** Input data **
────

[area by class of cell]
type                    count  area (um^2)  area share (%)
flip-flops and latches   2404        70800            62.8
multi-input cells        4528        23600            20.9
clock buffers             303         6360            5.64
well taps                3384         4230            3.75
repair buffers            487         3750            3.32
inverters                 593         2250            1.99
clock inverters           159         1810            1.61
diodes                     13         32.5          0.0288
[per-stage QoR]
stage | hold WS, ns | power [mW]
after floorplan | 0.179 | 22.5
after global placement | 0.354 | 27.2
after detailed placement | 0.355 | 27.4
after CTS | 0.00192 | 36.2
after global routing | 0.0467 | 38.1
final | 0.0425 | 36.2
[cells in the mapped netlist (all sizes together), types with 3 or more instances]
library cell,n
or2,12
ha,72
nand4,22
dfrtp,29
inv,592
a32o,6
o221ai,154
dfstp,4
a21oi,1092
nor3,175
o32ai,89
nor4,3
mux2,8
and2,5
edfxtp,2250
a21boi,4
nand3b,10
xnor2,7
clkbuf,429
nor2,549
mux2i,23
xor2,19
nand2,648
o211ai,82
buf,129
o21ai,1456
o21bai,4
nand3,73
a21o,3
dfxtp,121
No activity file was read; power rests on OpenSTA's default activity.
## config.mk

```make
export PLATFORM = sky130hd
export DESIGN_NAME = selective_repeat_send_window
export DESIGN_NICKNAME = d
export VERILOG_FILES = /design/src/rtl/srsw_pkg.sv /design/src/rtl/srsw_mod.sv /design/src/rtl/srsw_ctrl.sv /design/src/rtl/srsw_dp.sv /design/src/rtl/selective_repeat_send_window.sv
export SDC_FILE = /design/constraint.sdc
export NUM_CORES = 2
export LEC_CHECK = 0
export BUFFER_PORTS_ARGS = -buffer_cell sky130_fd_sc_hd__buf_2
export CELL_PAD_IN_SITES_DETAIL_PLACEMENT = 2
export CELL_PAD_IN_SITES_GLOBAL_PLACEMENT = 2
export CORE_MARGIN = 3
export CORE_UTILIZATION = 49
export CTS_CLUSTER_SIZE = 10
export DETAILED_ROUTE_END_ITERATION = 8
export GPL_TIMING_DRIVEN = 0
export PLACE_DENSITY_LB_ADDON = 0.1
export SLEW_MARGIN = 20
export SYNTH_ARGS = -nofsm -noshare
export SYNTH_HDL_FRONTEND = slang
export SYNTH_HIERARCHICAL = 1
export SYNTH_SLANG_ARGS = --single-unit
export TNS_END_PERCENT = 5
```

## constraint.sdc

```tcl
create_clock -name clk -period 12.6 [get_ports clk]
set_clock_uncertainty 0.15 [all_clocks]
set_input_delay 1.26 -clock clk [delete_from_list [all_inputs] [get_ports clk]]
set_output_delay 1.26 -clock clk [all_outputs]
set_load 0.1 [all_outputs]
```
`config.mk`:
```
export PLATFORM = sky130hd
export DESIGN_NAME = length_prefixed_frame_deframer_flat
export DESIGN_NICKNAME = d
export VERILOG_FILES = /design/src/hw/rtl/lpfd_pkg.sv /design/src/hw/rtl/lpfd_if.sv /design/src/hw/rtl/length_prefixed_frame_deframer.sv /design/src/hw/rtl/lpfd_regs.sv /design/src/hw/rtl/lpfd_front.sv /design/src/hw/rtl/lpfd_queue.sv /design/src/hw/rtl/lpfd_back.sv /design/src/flat_wrapper.sv
export SDC_FILE = /design/constraint.sdc
export NUM_CORES = 1
export LEC_CHECK = 0
export BUFFER_PORTS_ARGS = -buffer_cell sky130_fd_sc_hd__buf_2
export CORE_UTILIZATION = 49
export CTS_CLUSTER_SIZE = 10
export DETAILED_ROUTE_END_ITERATION = 16
export GPL_TIMING_DRIVEN = 0
export PLACE_DENSITY = 0.76
export SLEW_MARGIN = 20
export SYNTH_ARGS = -nofsm -noshare
export SYNTH_HDL_FRONTEND = slang
export SYNTH_SLANG_ARGS = --single-unit
```
`constraint.sdc`:
```
create_clock -name clk -period 9.1 [get_ports clk]
set_clock_uncertainty 0.05 [all_clocks]
set_input_delay 0.91 -clock clk [delete_from_list [all_inputs] [get_ports clk]]
set_output_delay 0.91 -clock clk [all_outputs]
set_load 0.01 [all_outputs]
```
`src/hw/rtl/lpfd_pkg.sv`:
```
package lpfd_pkg;

  localparam int MAC_REGS        = 4;
  localparam int MAC_W           = 48;
  localparam int LEN_W           = 16;
  localparam int MASK_W          = 4;
  localparam int BYTE_W          = 8;
  localparam int ADDR_W          = 6;
  localparam int DATA_W          = 64;
  localparam int HDR_BYTES       = 4;
  localparam int MAC_BYTES       = 6;
  localparam int GROUP_BIT       = 40;
  localparam int NUM_PORTS_DEF   = 4;
  localparam int QUEUE_DEPTH_DEF = 4;

  localparam logic [LEN_W-1:0] LIMIT_RESET = 16'd1518;

  localparam logic KIND_BYTE       = 1'b0;
  localparam logic KIND_LINK_RESET = 1'b1;

  typedef enum logic [2:0] {
    REG_MAC_ZERO,
    REG_MAC_ONE,
    REG_MAC_TWO,
    REG_MAC_THREE,
    REG_PORT_ENABLE,
    REG_LENGTH_LIMIT
  } reg_idx_t;

  typedef struct packed {
    logic [MAC_REGS-1:0][MAC_W-1:0] mac;
    logic [MASK_W-1:0]              enable;
    logic [LEN_W-1:0]               limit;
  } cfg_t;

  typedef struct packed {
    logic              data_valid;
    logic [BYTE_W-1:0] data_byte;
    logic              frame_end;
    logic [LEN_W-1:0]  frame_length;
    logic              oversize;
    logic              mac_ok;
    logic [MAC_W-1:0]  dest_mac;
  } act_t;

endpackage

```
`src/hw/rtl/lpfd_if.sv`:
```
interface lpfd_in_if;
  logic       valid;
  logic       ready;
  logic       kind;
  logic [7:0] byte_in;

  modport source (output valid, kind, byte_in, input ready);
  modport sink (input valid, kind, byte_in, output ready);
endinterface

interface lpfd_out_if;
  logic        valid;
  logic        ready;
  logic        data_valid;
  logic [7:0]  data_byte;
  logic        frame_end;
  logic [3:0]  deliver_mask;
  logic [15:0] frame_length;
  logic        oversize;

  modport source (output valid, data_valid, data_byte, frame_end, deliver_mask, frame_length,
                  oversize, input ready);
  modport sink (input valid, data_valid, data_byte, frame_end, deliver_mask, frame_length,
                oversize, output ready);
endinterface

```
`src/hw/rtl/length_prefixed_frame_deframer.sv`:
```
// Deframes a link byte stream in which every frame is preceded by a 4-byte little-endian
// length. Each frame byte leaves as one word; the word carrying the last byte also carries
// the frame length and a delivery mask with bit i set when port i is enabled and the
// destination MAC is group-addressed or equals the MAC of port i (frames under 6 bytes get
// an empty mask). A zero length gives one end word with no data; a length above the limit
// gives one oversize word and header collection restarts at the next byte. A link reset
// word clears the parse and gives no output. The block takes one word per clock: the parser
// handles each byte as it is taken, a QUEUE_DEPTH-entry queue feeds the MAC filter, whose
// four 48-bit compares run in parallel, and results pass through the queue into the
// output register. Ready on the link side drops only when the queue fills under
// output backpressure. Registers sit at byte address 8*i: port MACs 0..3, port enable mask,
// frame length limit (reset 1518); write them only while the block is idle.
module length_prefixed_frame_deframer #(
  parameter int NUM_PORTS   = lpfd_pkg::NUM_PORTS_DEF,
  parameter int QUEUE_DEPTH = lpfd_pkg::QUEUE_DEPTH_DEF
) (
  input  logic                        clk,
  input  logic                        rst,
  input  logic                        psel,
  input  logic                        penable,
  input  logic                        pwrite,
  input  logic [lpfd_pkg::ADDR_W-1:0] paddr,
  input  logic [lpfd_pkg::DATA_W-1:0] pwdata,
  output logic [lpfd_pkg::DATA_W-1:0] prdata,
  output logic                        pready,
  lpfd_in_if.sink                     link,
  lpfd_out_if.source                  frame
);
  import lpfd_pkg::*;

  cfg_t cfg;
  act_t push_entry;
  act_t head;
  logic push;
  logic pop;
  logic full;
  logic empty;

  lpfd_regs u_regs (
    .clk     (clk),
    .rst     (rst),
    .psel    (psel),
    .penable (penable),
    .pwrite  (pwrite),
    .paddr   (paddr),
    .pwdata  (pwdata),
    .prdata  (prdata),
    .pready  (pready),
    .cfg     (cfg)
  );

  lpfd_front u_front (
    .clk        (clk),
    .rst        (rst),
    .link       (link),
    .limit      (cfg.limit),
    .q_full     (full),
    .push       (push),
    .push_entry (push_entry)
  );

  lpfd_queue #(
    .DEPTH (QUEUE_DEPTH)
  ) u_queue (
    .clk        (clk),
    .rst        (rst),
    .push       (push),
    .push_entry (push_entry),
    .pop        (pop),
    .head       (head),
    .full       (full),
    .empty      (empty)
  );

  lpfd_back #(
    .NUM_PORTS (NUM_PORTS)
  ) u_back (
    .clk   (clk),
    .rst   (rst),
    .cfg   (cfg),
    .head  (head),
    .empty (empty),
    .pop   (pop),
    .frame (frame)
  );

endmodule

```
`src/hw/rtl/lpfd_regs.sv`:
```
module lpfd_regs (
  input  logic                           clk,
  input  logic                           rst,
  input  logic                           psel,
  input  logic                           penable,
  input  logic                           pwrite,
  input  logic [lpfd_pkg::ADDR_W-1:0]    paddr,
  input  logic [lpfd_pkg::DATA_W-1:0]    pwdata,
  output logic [lpfd_pkg::DATA_W-1:0]    prdata,
  output logic                           pready,
  output lpfd_pkg::cfg_t                 cfg
);
  import lpfd_pkg::*;

  reg_idx_t idx;
  logic     wr;

  assign pready = 1'b1;
  assign idx    = reg_idx_t'(paddr[ADDR_W-1:3]);
  assign wr     = psel && penable && pwrite && pready;

  always_ff @(posedge clk) begin
    if (rst) begin
      cfg.mac    <= '0;
      cfg.enable <= '0;
      cfg.limit  <= LIMIT_RESET;
    end else if (wr) begin
      unique case (idx)
        REG_MAC_ZERO:     cfg.mac[0] <= pwdata[MAC_W-1:0];
        REG_MAC_ONE:      cfg.mac[1] <= pwdata[MAC_W-1:0];
        REG_MAC_TWO:      cfg.mac[2] <= pwdata[MAC_W-1:0];
        REG_MAC_THREE:    cfg.mac[3] <= pwdata[MAC_W-1:0];
        REG_PORT_ENABLE:  cfg.enable <= pwdata[MASK_W-1:0];
        REG_LENGTH_LIMIT: cfg.limit  <= pwdata[LEN_W-1:0];
        default: ;
      endcase
    end
  end

  always_comb begin
    unique case (idx)
      REG_MAC_ZERO:     prdata = DATA_W'(cfg.mac[0]);
      REG_MAC_ONE:      prdata = DATA_W'(cfg.mac[1]);
      REG_MAC_TWO:      prdata = DATA_W'(cfg.mac[2]);
      REG_MAC_THREE:    prdata = DATA_W'(cfg.mac[3]);
      REG_PORT_ENABLE:  prdata = DATA_W'(cfg.enable);
      REG_LENGTH_LIMIT: prdata = DATA_W'(cfg.limit);
      default:          prdata = '0;
    endcase
  end

endmodule

```
`src/hw/rtl/lpfd_front.sv`:
```
module lpfd_front (
  input  logic                        clk,
  input  logic                        rst,
  lpfd_in_if.sink                     link,
  input  logic [lpfd_pkg::LEN_W-1:0]  limit,
  input  logic                        q_full,
  output logic                        push,
  output lpfd_pkg::act_t              push_entry
);
  import lpfd_pkg::*;

  logic                           in_payload, in_payload_next;
  logic [1:0]                     hdr_count, hdr_count_next;
  logic [(HDR_BYTES-1)*BYTE_W-1:0] len_acc, len_acc_next;
  logic [LEN_W-1:0]               remaining, remaining_next;
  logic [LEN_W-1:0]               seen, seen_next;
  logic [MAC_W-1:0]               dest, dest_next;
  logic [HDR_BYTES*BYTE_W-1:0]    len_full;
  logic                           accept;

  assign link.ready = !q_full;
  assign accept     = link.valid && link.ready;
  assign len_full   = {link.byte_in, len_acc};

  always_comb begin
    in_payload_next = in_payload;
    hdr_count_next  = hdr_count;
    len_acc_next    = len_acc;
    remaining_next  = remaining;
    seen_next       = seen;
    dest_next       = dest;
    push            = 1'b0;
    push_entry      = '0;
    if (accept) begin
      if (link.kind == KIND_LINK_RESET) begin
        in_payload_next = 1'b0;
        hdr_count_next  = '0;
        len_acc_next    = '0;
        remaining_next  = '0;
        seen_next       = '0;
        dest_next       = '0;
      end else if (!in_payload) begin
        hdr_count_next = hdr_count + 2'd1;
        unique case (hdr_count)
          2'd0: len_acc_next[7:0]   = link.byte_in;
          2'd1: len_acc_next[15:8]  = link.byte_in;
          2'd2: len_acc_next[23:16] = link.byte_in;
          default: begin
            len_acc_next   = '0;
            hdr_count_next = '0;
            if (len_full > 32'(limit)) begin
              push                    = 1'b1;
              push_entry.oversize     = 1'b1;
              push_entry.frame_length = (len_full[31:16] != '0) ? '1 : len_full[15:0];
            end else if (len_full == '0) begin
              push                 = 1'b1;
              push_entry.frame_end = 1'b1;
            end else begin
              in_payload_next = 1'b1;
              remaining_next  = len_full[LEN_W-1:0];
            end
          end
        endcase
      end else begin
        if (seen < LEN_W'(MAC_BYTES)) begin
          dest_next = {dest[MAC_W-BYTE_W-1:0], link.byte_in};
        end
        seen_next             = seen + 1'b1;
        remaining_next        = remaining - 1'b1;
        push                  = 1'b1;
        push_entry.data_valid = 1'b1;
        push_entry.data_byte  = link.byte_in;
        if (remaining == LEN_W'(1)) begin
          push_entry.frame_end    = 1'b1;
          push_entry.frame_length = seen_next;
          push_entry.mac_ok       = seen_next >= LEN_W'(MAC_BYTES);
          push_entry.dest_mac     = dest_next;
          in_payload_next         = 1'b0;
          remaining_next          = '0;
          seen_next               = '0;
          dest_next               = '0;
        end
      end
    end
  end

  always_ff @(posedge clk) begin
    if (rst) begin
      in_payload <= 1'b0;
      hdr_count  <= '0;
      len_acc    <= '0;
      remaining  <= '0;
      seen       <= '0;
      dest       <= '0;
    end else begin
      in_payload <= in_payload_next;
      hdr_count  <= hdr_count_next;
      len_acc    <= len_acc_next;
      remaining  <= remaining_next;
      seen       <= seen_next;
      dest       <= dest_next;
    end
  end

  a_oversize_no_data: assert property (@(posedge clk) disable iff (rst)
    push && push_entry.oversize |-> !push_entry.data_valid && !push_entry.frame_end)
    else $error("oversize word carries data");

endmodule

```
`src/hw/rtl/lpfd_queue.sv`:
```
module lpfd_queue #(
  parameter int DEPTH = lpfd_pkg::QUEUE_DEPTH_DEF
) (
  input  logic           clk,
  input  logic           rst,
  input  logic           push,
  input  lpfd_pkg::act_t push_entry,
  input  logic           pop,
  output lpfd_pkg::act_t head,
  output logic           full,
  output logic           empty
);
  import lpfd_pkg::*;

  localparam int PTR_W = (DEPTH > 1) ? $clog2(DEPTH) : 1;
  localparam int CNT_W = $clog2(DEPTH + 1);

  act_t             slots [DEPTH];
  logic [PTR_W-1:0] wptr, rptr;
  logic [CNT_W-1:0] count;

  assign full  = count == CNT_W'(DEPTH);
  assign empty = count == '0;
  assign head  = slots[rptr];

  always_ff @(posedge clk) begin
    if (push) begin
      slots[wptr] <= push_entry;
    end
  end

  always_ff @(posedge clk) begin
    if (rst) begin
      wptr  <= '0;
      rptr  <= '0;
      count <= '0;
    end else begin
      if (push) begin
        wptr <= (wptr == PTR_W'(DEPTH - 1)) ? '0 : wptr + 1'b1;
      end
      if (pop) begin
        rptr <= (rptr == PTR_W'(DEPTH - 1)) ? '0 : rptr + 1'b1;
      end
      unique case ({push, pop})
        2'b10:   count <= count + 1'b1;
        2'b01:   count <= count - 1'b1;
        default: count <= count;
      endcase
    end
  end

  a_no_overflow: assert property (@(posedge clk) disable iff (rst) !(push && full))
    else $error("push into full queue");

  a_no_underflow: assert property (@(posedge clk) disable iff (rst) !(pop && empty))
    else $error("pop from empty queue");

endmodule

```
`src/hw/rtl/lpfd_back.sv`:
```
module lpfd_back #(
  parameter int NUM_PORTS = lpfd_pkg::NUM_PORTS_DEF
) (
  input  logic           clk,
  input  logic           rst,
  input  lpfd_pkg::cfg_t cfg,
  input  lpfd_pkg::act_t head,
  input  logic           empty,
  output logic           pop,
  lpfd_out_if.source     frame
);
  import lpfd_pkg::*;

  logic [MASK_W-1:0] mask;
  logic              group;

  assign pop   = !empty && (!frame.valid || frame.ready);
  assign group = head.dest_mac[GROUP_BIT];

  always_comb begin
    mask = '0;
    if (head.frame_end && head.mac_ok) begin
      for (int i = 0; i < MAC_REGS; i++) begin
        if (i < NUM_PORTS && cfg.enable[i] && (group || head.dest_mac == cfg.mac[i])) begin
          mask[i] = 1'b1;
        end
      end
    end
  end

  always_ff @(posedge clk) begin
    if (rst) begin
      frame.valid <= 1'b0;
    end else if (pop) begin
      frame.valid <= 1'b1;
    end else if (frame.ready) begin
      frame.valid <= 1'b0;
    end
  end

  always_ff @(posedge clk) begin
    if (pop) begin
      frame.data_valid   <= head.data_valid;
      frame.data_byte    <= head.data_byte;
      frame.frame_end    <= head.frame_end;
      frame.deliver_mask <= mask;
      frame.frame_length <= head.frame_length;
      frame.oversize     <= head.oversize;
    end
  end

  a_mask_on_end: assert property (@(posedge clk) disable iff (rst)
    frame.valid && frame.deliver_mask != '0 |-> frame.frame_end && frame.data_valid)
    else $error("delivery mask outside frame end");

endmodule

```
`src/flat_wrapper.sv`:
```
// flat-port wrapper written by rule: the top's interface ports become plain ports
module length_prefixed_frame_deframer_flat import lpfd_pkg::*;
#(
  parameter int NUM_PORTS   = lpfd_pkg::NUM_PORTS_DEF,
  parameter int QUEUE_DEPTH = lpfd_pkg::QUEUE_DEPTH_DEF
)
  (clk, rst, psel, penable, pwrite, paddr, pwdata, prdata, pready, link_valid, link_kind, link_byte_in, link_ready, frame_valid, frame_data_valid, frame_data_byte, frame_frame_end, frame_deliver_mask, frame_frame_length, frame_oversize, frame_ready);
  lpfd_in_if link_i ();
  lpfd_out_if frame_i ();
  input  logic clk;
  input  logic rst;
  input  logic psel;
  input  logic penable;
  input  logic pwrite;
  input  logic [lpfd_pkg::ADDR_W-1:0] paddr;
  input  logic [lpfd_pkg::DATA_W-1:0] pwdata;
  output logic [lpfd_pkg::DATA_W-1:0] prdata;
  output logic pready;
  input wire logic [$bits(link_i.valid)-1:0] link_valid;
  input wire logic [$bits(link_i.kind)-1:0] link_kind;
  input wire logic [$bits(link_i.byte_in)-1:0] link_byte_in;
  output wire logic [$bits(link_i.ready)-1:0] link_ready;
  output wire logic [$bits(frame_i.valid)-1:0] frame_valid;
  output wire logic [$bits(frame_i.data_valid)-1:0] frame_data_valid;
  output wire logic [$bits(frame_i.data_byte)-1:0] frame_data_byte;
  output wire logic [$bits(frame_i.frame_end)-1:0] frame_frame_end;
  output wire logic [$bits(frame_i.deliver_mask)-1:0] frame_deliver_mask;
  output wire logic [$bits(frame_i.frame_length)-1:0] frame_frame_length;
  output wire logic [$bits(frame_i.oversize)-1:0] frame_oversize;
  input wire logic [$bits(frame_i.ready)-1:0] frame_ready;
  assign link_i.valid = link_valid;
  assign link_i.kind = link_kind;
  assign link_i.byte_in = link_byte_in;
  assign link_ready = link_i.ready;
  assign frame_valid = frame_i.valid;
  assign frame_data_valid = frame_i.data_valid;
  assign frame_data_byte = frame_i.data_byte;
  assign frame_frame_end = frame_i.frame_end;
  assign frame_deliver_mask = frame_i.deliver_mask;
  assign frame_frame_length = frame_i.frame_length;
  assign frame_oversize = frame_i.oversize;
  assign frame_i.ready = frame_ready;
  length_prefixed_frame_deframer #(.NUM_PORTS(NUM_PORTS), .QUEUE_DEPTH(QUEUE_DEPTH)) u_core (.clk(clk), .rst(rst), .psel(psel), .penable(penable), .pwrite(pwrite), .paddr(paddr), .pwdata(pwdata), .prdata(prdata), .pready(pready), .link(link_i), .frame(frame_i));
endmodule
```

────

** Task goal **
Pull every line with the string "pwdata" from the data above.

** Answer for the task **
  input  logic [lpfd_pkg::DATA_W-1:0] pwdata,
    .pwdata  (pwdata),
  input  logic [lpfd_pkg::DATA_W-1:0]    pwdata,
        REG_MAC_ZERO:     cfg.mac[0] <= pwdata[MAC_W-1:0];
        REG_MAC_ONE:      cfg.mac[1] <= pwdata[MAC_W-1:0];
        REG_MAC_TWO:      cfg.mac[2] <= pwdata[MAC_W-1:0];
        REG_MAC_THREE:    cfg.mac[3] <= pwdata[MAC_W-1:0];
        REG_PORT_ENABLE:  cfg.enable <= pwdata[MASK_W-1:0];
        REG_LENGTH_LIMIT: cfg.limit  <= pwdata[LEN_W-1:0];
  (clk, rst, psel, penable, pwrite, paddr, pwdata, prdata, pready, link_valid, link_kind, link_byte_in, link_ready, frame_valid, frame_data_valid, frame_data_byte, frame_frame_end, frame_deliver_mask, frame_frame_length, frame_oversize, frame_ready);
  input  logic [lpfd_pkg::DATA_W-1:0] pwdata;
  length_prefixed_frame_deframer #(.NUM_PORTS(NUM_PORTS), .QUEUE_DEPTH(QUEUE_DEPTH)) u_core (.clk(clk), .rst(rst), .psel(psel), .penable(penable), .pwrite(pwrite), .paddr(paddr), .pwdata(pwdata), .prdata(prdata), .pready(pready), .link(link_i), .frame(frame_i));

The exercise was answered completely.